Assignment - Line filter on the word "found": copy each matching line from the entries.

Saved entries
▬▬▬▬▬▬▬▬▬▬
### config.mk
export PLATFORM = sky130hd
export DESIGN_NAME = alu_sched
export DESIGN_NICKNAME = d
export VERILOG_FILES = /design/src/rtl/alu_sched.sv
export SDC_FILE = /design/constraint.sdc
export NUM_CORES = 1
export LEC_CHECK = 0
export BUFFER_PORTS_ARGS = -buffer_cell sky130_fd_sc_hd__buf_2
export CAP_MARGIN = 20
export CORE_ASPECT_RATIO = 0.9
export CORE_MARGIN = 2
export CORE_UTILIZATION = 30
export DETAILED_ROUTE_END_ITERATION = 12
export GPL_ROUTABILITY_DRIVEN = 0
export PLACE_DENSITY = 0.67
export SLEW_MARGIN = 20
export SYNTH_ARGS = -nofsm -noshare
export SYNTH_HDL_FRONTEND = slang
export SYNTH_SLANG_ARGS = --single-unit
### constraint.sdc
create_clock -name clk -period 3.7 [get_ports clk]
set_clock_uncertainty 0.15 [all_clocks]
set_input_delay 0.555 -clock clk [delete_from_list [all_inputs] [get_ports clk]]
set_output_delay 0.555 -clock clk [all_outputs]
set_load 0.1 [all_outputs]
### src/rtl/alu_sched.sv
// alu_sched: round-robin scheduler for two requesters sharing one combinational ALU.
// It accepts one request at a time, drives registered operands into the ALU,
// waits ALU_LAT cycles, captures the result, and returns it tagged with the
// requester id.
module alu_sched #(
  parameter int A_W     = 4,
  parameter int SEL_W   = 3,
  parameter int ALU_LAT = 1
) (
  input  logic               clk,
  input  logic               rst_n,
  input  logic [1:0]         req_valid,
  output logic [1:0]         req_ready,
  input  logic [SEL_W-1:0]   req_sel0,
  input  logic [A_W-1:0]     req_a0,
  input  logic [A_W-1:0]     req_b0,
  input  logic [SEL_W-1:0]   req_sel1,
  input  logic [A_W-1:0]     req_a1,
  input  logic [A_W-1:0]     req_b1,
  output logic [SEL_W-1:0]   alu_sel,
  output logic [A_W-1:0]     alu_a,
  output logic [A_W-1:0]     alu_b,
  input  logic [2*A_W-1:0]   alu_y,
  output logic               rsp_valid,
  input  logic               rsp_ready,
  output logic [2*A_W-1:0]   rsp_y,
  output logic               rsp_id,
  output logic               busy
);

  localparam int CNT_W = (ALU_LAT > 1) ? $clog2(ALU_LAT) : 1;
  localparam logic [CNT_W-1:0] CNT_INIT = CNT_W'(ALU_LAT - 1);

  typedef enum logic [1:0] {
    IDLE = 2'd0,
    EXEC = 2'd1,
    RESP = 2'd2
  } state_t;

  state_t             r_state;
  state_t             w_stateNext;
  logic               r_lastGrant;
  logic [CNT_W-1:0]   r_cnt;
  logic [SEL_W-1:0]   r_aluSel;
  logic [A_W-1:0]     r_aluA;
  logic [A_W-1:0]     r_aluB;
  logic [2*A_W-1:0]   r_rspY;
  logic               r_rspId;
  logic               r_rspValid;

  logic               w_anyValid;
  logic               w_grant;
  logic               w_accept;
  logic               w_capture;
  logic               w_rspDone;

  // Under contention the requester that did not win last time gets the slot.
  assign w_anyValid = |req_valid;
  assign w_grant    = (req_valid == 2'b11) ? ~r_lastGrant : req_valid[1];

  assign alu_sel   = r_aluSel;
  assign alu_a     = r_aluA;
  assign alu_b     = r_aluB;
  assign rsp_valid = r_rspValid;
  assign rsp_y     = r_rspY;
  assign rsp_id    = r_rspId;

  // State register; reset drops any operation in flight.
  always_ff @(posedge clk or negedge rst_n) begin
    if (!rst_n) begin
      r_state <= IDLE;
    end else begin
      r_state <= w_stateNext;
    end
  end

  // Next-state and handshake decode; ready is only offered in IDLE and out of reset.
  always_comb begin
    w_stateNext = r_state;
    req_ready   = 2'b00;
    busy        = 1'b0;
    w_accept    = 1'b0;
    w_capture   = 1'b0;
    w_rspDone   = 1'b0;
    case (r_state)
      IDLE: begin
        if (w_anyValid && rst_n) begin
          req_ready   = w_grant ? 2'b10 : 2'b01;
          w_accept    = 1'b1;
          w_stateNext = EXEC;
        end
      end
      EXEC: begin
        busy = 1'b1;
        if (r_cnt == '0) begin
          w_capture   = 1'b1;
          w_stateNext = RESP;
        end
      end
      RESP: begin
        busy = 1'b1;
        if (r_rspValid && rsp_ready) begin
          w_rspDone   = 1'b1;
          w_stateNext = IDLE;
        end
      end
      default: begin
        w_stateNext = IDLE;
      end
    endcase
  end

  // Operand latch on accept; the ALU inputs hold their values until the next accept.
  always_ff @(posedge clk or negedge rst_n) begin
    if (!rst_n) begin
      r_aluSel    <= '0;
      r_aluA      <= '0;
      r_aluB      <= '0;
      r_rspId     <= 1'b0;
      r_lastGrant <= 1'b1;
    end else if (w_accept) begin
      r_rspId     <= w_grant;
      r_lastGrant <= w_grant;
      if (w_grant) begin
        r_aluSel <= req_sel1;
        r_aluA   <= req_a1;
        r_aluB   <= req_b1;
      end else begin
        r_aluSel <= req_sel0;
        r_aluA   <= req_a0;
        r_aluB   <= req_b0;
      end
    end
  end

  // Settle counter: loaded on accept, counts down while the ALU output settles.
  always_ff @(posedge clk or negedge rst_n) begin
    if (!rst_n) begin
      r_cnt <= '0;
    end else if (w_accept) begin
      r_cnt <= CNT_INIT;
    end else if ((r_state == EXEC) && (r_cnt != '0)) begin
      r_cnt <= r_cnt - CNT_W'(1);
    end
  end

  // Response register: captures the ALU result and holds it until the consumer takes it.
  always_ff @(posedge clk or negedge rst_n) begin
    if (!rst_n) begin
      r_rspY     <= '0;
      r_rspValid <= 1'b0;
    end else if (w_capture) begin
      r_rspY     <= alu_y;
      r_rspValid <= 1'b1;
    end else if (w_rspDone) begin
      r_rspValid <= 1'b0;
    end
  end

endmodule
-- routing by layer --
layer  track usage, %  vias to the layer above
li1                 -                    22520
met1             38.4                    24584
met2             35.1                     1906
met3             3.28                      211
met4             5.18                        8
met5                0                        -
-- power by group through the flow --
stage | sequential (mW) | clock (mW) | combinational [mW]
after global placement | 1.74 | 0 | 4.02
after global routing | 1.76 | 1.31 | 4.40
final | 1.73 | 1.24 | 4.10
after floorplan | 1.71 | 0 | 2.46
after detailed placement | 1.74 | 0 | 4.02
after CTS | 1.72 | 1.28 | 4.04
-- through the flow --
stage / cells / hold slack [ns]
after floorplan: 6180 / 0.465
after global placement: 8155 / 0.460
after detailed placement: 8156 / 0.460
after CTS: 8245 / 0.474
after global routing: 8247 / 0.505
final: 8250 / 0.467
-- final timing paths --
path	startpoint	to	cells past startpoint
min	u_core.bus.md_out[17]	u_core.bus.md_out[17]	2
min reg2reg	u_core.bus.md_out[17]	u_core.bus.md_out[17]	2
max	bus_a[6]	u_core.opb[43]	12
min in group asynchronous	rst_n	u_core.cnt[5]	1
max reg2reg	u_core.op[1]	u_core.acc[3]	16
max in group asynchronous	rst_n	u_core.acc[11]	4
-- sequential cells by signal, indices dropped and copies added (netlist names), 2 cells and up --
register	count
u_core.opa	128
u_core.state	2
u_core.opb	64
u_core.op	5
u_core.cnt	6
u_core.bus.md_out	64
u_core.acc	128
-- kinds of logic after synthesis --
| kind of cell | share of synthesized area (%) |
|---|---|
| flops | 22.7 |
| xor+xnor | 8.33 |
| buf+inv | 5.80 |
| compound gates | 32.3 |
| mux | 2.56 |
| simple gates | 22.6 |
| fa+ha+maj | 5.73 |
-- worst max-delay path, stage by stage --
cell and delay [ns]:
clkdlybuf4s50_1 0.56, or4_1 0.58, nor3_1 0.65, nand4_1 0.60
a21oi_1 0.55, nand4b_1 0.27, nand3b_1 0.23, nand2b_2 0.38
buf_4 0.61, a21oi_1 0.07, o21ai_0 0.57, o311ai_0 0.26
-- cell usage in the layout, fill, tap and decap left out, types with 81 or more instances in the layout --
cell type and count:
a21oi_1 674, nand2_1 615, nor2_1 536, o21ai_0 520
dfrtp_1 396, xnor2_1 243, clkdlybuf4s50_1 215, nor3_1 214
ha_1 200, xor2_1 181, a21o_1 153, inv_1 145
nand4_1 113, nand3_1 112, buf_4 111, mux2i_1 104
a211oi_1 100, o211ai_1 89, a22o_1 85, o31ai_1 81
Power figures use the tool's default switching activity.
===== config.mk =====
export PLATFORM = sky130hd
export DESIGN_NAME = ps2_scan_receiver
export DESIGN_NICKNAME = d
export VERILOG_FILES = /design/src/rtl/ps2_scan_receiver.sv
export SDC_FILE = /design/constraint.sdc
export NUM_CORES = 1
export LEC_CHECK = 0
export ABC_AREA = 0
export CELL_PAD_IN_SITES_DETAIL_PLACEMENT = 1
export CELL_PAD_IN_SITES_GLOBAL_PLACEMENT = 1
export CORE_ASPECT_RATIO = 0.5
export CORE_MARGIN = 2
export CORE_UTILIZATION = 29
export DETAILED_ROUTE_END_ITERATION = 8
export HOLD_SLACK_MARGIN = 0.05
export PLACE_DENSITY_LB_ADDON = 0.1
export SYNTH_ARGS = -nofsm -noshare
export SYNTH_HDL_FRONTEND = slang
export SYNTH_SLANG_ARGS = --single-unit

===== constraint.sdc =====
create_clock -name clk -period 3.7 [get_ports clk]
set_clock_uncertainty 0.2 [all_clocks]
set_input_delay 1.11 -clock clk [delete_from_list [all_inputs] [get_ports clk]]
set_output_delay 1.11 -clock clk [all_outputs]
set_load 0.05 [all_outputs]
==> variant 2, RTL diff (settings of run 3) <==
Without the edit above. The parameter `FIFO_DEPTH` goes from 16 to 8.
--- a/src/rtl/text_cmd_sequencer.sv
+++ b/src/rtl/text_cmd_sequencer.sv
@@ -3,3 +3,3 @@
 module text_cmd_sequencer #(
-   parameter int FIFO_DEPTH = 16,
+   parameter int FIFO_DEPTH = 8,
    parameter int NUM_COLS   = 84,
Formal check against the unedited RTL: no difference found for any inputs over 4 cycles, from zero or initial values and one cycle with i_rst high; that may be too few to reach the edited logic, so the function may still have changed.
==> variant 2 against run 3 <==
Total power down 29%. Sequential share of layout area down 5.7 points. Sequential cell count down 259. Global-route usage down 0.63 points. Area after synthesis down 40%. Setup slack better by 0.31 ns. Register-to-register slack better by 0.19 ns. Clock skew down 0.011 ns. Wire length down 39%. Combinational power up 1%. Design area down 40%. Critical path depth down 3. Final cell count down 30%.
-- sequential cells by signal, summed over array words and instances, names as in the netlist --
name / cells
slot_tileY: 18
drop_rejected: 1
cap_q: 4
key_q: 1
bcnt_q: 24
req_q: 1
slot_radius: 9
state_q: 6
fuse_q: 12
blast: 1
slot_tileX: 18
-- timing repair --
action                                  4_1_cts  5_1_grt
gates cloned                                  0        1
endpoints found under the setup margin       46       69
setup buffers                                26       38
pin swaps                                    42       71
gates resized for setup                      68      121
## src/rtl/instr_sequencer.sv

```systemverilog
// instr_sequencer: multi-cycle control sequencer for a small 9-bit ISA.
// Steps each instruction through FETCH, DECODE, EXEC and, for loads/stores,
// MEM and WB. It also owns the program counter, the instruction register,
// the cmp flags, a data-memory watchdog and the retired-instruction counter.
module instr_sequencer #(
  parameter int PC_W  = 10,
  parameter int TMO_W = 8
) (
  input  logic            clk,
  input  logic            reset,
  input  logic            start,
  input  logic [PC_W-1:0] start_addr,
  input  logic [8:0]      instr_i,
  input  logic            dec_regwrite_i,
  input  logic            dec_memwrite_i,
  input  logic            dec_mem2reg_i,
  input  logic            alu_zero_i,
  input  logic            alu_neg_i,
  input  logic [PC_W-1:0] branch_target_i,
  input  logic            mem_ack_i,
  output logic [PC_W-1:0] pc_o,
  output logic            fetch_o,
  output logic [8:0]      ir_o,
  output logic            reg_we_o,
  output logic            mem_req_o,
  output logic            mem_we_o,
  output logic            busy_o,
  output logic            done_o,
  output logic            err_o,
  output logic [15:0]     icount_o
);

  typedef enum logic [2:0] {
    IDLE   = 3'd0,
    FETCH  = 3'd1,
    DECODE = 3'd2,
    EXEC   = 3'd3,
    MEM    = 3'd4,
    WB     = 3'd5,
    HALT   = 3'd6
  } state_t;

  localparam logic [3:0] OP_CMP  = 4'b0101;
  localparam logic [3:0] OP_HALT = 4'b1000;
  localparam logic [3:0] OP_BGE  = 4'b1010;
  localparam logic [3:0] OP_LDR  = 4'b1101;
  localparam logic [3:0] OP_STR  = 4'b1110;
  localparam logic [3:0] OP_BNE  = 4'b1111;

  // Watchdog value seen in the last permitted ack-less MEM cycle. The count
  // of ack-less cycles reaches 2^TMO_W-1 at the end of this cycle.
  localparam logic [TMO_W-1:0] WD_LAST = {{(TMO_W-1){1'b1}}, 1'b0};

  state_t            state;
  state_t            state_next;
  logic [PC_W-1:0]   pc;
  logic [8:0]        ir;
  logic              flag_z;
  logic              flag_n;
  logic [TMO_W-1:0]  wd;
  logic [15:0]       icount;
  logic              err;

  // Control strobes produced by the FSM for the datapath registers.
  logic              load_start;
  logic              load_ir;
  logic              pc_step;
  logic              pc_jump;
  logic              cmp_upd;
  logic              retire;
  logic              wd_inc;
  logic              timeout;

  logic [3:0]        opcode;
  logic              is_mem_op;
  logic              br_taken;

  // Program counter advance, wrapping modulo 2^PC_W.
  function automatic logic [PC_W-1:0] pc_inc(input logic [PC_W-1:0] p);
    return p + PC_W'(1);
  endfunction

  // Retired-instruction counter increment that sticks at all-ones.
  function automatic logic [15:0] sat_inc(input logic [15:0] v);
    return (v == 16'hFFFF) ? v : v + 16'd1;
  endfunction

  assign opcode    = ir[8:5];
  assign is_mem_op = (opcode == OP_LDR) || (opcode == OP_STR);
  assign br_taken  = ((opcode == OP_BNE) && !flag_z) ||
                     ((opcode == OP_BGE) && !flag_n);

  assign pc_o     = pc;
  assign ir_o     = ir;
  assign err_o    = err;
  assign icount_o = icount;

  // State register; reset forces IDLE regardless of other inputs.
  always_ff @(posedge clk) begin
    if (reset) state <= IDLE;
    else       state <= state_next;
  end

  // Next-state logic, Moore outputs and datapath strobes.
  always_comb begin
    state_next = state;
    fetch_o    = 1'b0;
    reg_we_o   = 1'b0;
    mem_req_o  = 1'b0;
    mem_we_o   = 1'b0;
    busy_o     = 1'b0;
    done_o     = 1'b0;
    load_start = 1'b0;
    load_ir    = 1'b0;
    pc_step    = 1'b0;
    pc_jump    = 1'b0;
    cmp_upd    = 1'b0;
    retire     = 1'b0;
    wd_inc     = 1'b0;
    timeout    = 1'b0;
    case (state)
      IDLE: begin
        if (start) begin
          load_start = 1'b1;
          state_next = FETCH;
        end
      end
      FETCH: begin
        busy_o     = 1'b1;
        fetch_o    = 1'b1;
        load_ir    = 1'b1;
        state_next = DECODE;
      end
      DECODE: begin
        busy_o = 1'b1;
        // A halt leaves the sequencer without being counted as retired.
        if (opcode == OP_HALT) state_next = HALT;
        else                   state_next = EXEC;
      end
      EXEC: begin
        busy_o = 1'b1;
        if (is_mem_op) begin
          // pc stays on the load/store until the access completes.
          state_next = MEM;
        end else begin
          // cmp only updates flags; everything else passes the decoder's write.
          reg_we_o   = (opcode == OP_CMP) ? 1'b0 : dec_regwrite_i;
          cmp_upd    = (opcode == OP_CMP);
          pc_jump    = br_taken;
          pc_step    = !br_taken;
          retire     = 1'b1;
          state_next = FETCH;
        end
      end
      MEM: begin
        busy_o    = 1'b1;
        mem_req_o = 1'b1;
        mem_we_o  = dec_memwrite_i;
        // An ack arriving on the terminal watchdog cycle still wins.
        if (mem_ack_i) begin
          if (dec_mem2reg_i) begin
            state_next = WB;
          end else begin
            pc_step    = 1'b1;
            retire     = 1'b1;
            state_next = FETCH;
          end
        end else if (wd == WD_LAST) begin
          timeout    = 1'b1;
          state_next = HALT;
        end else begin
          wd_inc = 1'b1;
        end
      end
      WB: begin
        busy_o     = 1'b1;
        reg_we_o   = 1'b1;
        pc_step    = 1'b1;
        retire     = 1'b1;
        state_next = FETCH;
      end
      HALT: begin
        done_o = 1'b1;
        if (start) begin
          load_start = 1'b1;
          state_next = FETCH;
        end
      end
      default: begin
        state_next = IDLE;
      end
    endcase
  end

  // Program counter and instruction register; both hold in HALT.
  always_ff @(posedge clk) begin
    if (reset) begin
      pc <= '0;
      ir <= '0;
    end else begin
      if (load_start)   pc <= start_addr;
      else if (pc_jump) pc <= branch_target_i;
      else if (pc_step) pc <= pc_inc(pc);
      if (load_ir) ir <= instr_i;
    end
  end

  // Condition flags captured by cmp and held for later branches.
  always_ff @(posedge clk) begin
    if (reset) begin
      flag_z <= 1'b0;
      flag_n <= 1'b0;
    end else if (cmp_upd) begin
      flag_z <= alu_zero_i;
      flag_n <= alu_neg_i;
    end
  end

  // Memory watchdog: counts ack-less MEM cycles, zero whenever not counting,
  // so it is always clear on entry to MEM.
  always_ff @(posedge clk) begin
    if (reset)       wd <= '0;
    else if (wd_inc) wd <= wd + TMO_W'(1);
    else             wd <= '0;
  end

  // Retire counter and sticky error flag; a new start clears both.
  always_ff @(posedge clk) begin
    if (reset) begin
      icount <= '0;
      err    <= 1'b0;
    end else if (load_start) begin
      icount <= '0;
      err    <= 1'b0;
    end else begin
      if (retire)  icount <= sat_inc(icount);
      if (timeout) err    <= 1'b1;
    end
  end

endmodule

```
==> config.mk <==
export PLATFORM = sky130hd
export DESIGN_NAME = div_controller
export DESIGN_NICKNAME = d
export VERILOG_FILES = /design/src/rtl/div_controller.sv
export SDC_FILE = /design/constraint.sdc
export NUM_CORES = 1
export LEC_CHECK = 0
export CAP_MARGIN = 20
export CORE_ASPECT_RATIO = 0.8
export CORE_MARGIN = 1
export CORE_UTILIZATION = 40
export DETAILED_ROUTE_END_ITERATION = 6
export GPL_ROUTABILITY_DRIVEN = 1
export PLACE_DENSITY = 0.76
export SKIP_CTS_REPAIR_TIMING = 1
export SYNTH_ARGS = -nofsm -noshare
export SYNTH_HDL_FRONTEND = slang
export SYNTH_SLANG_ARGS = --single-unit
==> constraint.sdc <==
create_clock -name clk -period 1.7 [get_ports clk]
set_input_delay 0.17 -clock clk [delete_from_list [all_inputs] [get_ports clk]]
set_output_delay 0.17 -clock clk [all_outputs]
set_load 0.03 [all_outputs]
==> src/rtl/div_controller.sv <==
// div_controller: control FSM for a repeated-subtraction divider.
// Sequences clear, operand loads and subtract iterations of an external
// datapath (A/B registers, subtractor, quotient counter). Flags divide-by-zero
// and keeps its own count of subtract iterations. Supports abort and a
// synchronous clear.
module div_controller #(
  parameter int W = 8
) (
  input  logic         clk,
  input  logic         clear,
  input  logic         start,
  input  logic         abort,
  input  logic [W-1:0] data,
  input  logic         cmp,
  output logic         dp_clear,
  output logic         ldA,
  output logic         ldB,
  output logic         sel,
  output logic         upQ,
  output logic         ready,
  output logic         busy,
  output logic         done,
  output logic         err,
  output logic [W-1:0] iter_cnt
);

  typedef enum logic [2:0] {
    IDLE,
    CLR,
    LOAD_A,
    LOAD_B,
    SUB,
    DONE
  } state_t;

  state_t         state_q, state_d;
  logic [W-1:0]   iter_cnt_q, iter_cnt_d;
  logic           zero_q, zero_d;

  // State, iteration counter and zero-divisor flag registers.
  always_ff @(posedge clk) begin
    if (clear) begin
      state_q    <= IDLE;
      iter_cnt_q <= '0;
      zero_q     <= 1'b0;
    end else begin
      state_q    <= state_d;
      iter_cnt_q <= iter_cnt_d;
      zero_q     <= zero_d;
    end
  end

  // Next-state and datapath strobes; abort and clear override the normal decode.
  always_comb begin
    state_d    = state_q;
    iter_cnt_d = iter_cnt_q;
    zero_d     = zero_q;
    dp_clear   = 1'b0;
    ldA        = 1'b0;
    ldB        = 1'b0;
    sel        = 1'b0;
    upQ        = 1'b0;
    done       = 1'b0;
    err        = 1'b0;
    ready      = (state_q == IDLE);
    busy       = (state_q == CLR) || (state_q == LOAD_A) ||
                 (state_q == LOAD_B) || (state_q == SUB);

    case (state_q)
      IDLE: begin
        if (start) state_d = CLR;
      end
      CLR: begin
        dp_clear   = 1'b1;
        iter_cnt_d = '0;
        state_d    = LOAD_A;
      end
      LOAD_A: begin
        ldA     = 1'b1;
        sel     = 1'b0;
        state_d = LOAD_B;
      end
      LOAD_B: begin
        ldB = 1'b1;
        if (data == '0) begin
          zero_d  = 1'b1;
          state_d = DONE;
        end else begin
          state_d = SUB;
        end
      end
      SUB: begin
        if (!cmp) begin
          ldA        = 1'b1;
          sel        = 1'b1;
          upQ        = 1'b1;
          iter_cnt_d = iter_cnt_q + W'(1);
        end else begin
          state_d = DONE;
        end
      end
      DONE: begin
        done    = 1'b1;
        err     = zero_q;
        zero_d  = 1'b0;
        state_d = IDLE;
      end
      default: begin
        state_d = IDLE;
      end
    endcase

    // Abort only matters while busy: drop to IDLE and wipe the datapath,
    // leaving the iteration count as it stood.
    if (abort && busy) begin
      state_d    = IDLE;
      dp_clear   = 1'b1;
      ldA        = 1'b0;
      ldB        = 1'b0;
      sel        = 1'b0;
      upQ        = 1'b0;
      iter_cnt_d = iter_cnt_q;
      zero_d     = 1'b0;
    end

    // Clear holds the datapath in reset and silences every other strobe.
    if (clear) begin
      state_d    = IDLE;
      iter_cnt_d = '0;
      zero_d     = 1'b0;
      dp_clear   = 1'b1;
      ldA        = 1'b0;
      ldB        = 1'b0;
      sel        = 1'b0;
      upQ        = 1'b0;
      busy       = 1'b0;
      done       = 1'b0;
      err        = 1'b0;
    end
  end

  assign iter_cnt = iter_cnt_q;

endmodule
▬▬▬▬▬▬▬▬▬▬
Result for this task -
Formal check against the unedited RTL: no difference found for any inputs over 4 cycles, from zero or initial values and one cycle with i_rst high; that may be too few to reach the edited logic, so the function may still have changed.
endpoints found under the setup margin       46       69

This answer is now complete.